Volume 19 Issue 7, July 2012

New structural analyses suggest two different models for poly(ADP-ribose) polymerase 1 (PARP1) activation by single- and double-strand DNA breaks, providing evidence for PARP1 activation in cis and in trans.

HIV-1 avoids the immune detection of infected cells by preventing class I molecules of the major histocompatibility complex (MHC-I) bound to viral peptides from reaching the cell surface. A new structure shows how Nef turns MHC-I from a noncargo into a cargo for the clathrin adaptor AP-1, thus directing MHC-I to the lysosome instead of the plasma membrane.

Noncoding RNAs have been implicated in targeting the repressive polycomb complex PRC2 to specific genomic sites. In vivo cross-linking studies now reveal a number of intronic RNA sequences capable of binding the EZH2 subunit of PRC2 in human cancer cells and downregulating transcription of the SMYD3 histone methyltransferase gene, among others. Overexpression of an EZH2-interacting RNA was found to counteract tumorigenicity.
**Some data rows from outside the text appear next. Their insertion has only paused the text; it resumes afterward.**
===== src/flat_wrapper.sv =====
// flat-port wrapper written by rule: the top's interface ports become plain ports
module handshake_tx_queue_flat 
#(
  parameter int WORD_LENGTH = 8,
  parameter int DEPTH       = 4
)
  (Clock, Reset, Count, Words_sent, Fsm_state, bus_In_data, bus_In_valid, bus_Sending, bus_Data_sent, bus_In_ready, bus_Tx_data, bus_Send_data);
  handshake_tx_queue_if #(.WORD_LENGTH(WORD_LENGTH)) bus_i ();
  input  logic Clock;
  input  logic Reset;
  output logic [$clog2(DEPTH+1)-1:0] Count;
  output logic [15:0] Words_sent;
  output logic [1:0] Fsm_state;
  input wire logic [$bits(bus_i.In_data)-1:0] bus_In_data;
  input wire logic [$bits(bus_i.In_valid)-1:0] bus_In_valid;
  input wire logic [$bits(bus_i.Sending)-1:0] bus_Sending;
  input wire logic [$bits(bus_i.Data_sent)-1:0] bus_Data_sent;
  output wire logic [$bits(bus_i.In_ready)-1:0] bus_In_ready;
  output wire logic [$bits(bus_i.Tx_data)-1:0] bus_Tx_data;
  output wire logic [$bits(bus_i.Send_data)-1:0] bus_Send_data;
  assign bus_i.In_data = bus_In_data;
  assign bus_i.In_valid = bus_In_valid;
  assign bus_i.Sending = bus_Sending;
  assign bus_i.Data_sent = bus_Data_sent;
  assign bus_In_ready = bus_i.In_ready;
  assign bus_Tx_data = bus_i.Tx_data;
  assign bus_Send_data = bus_i.Send_data;
  handshake_tx_queue #(.WORD_LENGTH(WORD_LENGTH), .DEPTH(DEPTH)) u_core (.Clock(Clock), .Reset(Reset), .bus(bus_i), .Count(Count), .Words_sent(Words_sent), .Fsm_state(Fsm_state));
endmodule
Mammalian dioxygenase ALKBH2 mediates direct oxidative repair of alkylation DNA lesions. Structural, biochemical and computational approaches are now used to reveal that ALKBH2 probes base pair stability by inserting a hydrophobic hairpin motif into the DNA duplex and does not need a damage-checking site, in contrast to DNA glycosylases.

Leucyl-tRNA synthetase (LeuRS) synthesizes and then proofreads leucyl-tRNA^Leu for accurate protein synthesis. Structural analysis of Escherichia coli LeuRS reveals that the editing domain unexpectedly stabilizes the tRNA during aminoacylation and that translocation of the leucyl-tRNA^Leu from the aminoacylation site to the editing site requires correlated movements of several LeuRS domains.

PARP1 is activated by sensing DNA damage, forming ADP-ribose chains that recruit DNA repair and chromatin remodeling factors. PARP1 recognizes DNA damage through its DNA-binding domain, which contains two zinc-finger regions (ZnF1 and ZnF2). The crystal structure of human PARP1-DBD bound to a DNA break reveals a dimeric arrangement, in which ZnF1 from one monomer interacts with ZnF2 from the other monomer, to recognize the DNA strand break.

The Mre11–Rad50–Nbs1 (MRN) complex plays a central role in DNA damage signaling. The crystal structures of the Schizosaccharomyces pombe Mre11 catalytic domain in its apo form and in complex with a fragment of Nbs1 are now reported. Along with functional analyses, the work provides insight into checkpoint signaling and ATM activation as well as a framework to understand disease-related mutations.

The HIV-1 Nef protein associates with the cytoplasmic domain of class I MHC and with the μ1 subunit of clathin adaptor protein complex I, rerouting MHC I to the endolysosomal degradation pathway. The molecular mechanism for this effect is now revealed by the crystal structure of Nef together with MHC I and a domain from μ1.

Keratins form heterodimers that assemble into intermediate filaments. The structure of a central coiled-coil region formed between keratins 5 and 14 provides a new understanding of intermediate-filament architecture and assembly. Cellular data suggest a role for disulfide bridges in filament organization.

AMP-activated protein kinase (AMPK) has a central role in sensing cellular metabolic levels. Crystal structures of the AMPK core in the presence of AMP or ATP suggest that the third nucleotide-binding site in the γ subunit is important for allosteric regulation of kinase activity.

The process of pre-mRNA splicing involves connecting two exons while releasing the intron as a transient branched RNA, or as a lariat. Deep-sequencing analysis has enabled the first large-scale identification of branch points in human pre-mRNA transcripts in vivo, onto which the distribution of splicing factor binding was mapped.

The crystal structures of human STING in the apo and c-di-GMP–bound states, supported by mutagenesis and biochemical data, reveal that c-di-GMP binds to preformed dimeric STING. c-di-GMP prolongs STING phosphorylation in vitro, which may contribute to downstream IFN signaling. These findings aid in understanding the innate immune response to bacterial infection.

STING is an important component of the innate immune system involved in the direct response to the bacterial second messenger c-di-GMP. The structures of human STING in the presence and absence of c-di-GMP show how recognition of c-di-GMP is achieved by dimeric STING, providing a basis for future studies investigating signal transduction mechanisms.

STING is an ER-resident membrane protein that triggers cytokine production upon detection of the bacterial second messenger c-di-GMP. The structures of the cytosolic domain of STING and the complex it forms with c-di-GMP lay the groundwork for understanding STING function.

Tryptophan scanning is now used to characterize transient intermediate states in the folding pathway of a protein. By following the intrinsic fluorescence of tryptophan residues introduced at different solvent-exposed positions of model protein ubiquitin, the authors characterize a late folding intermediate.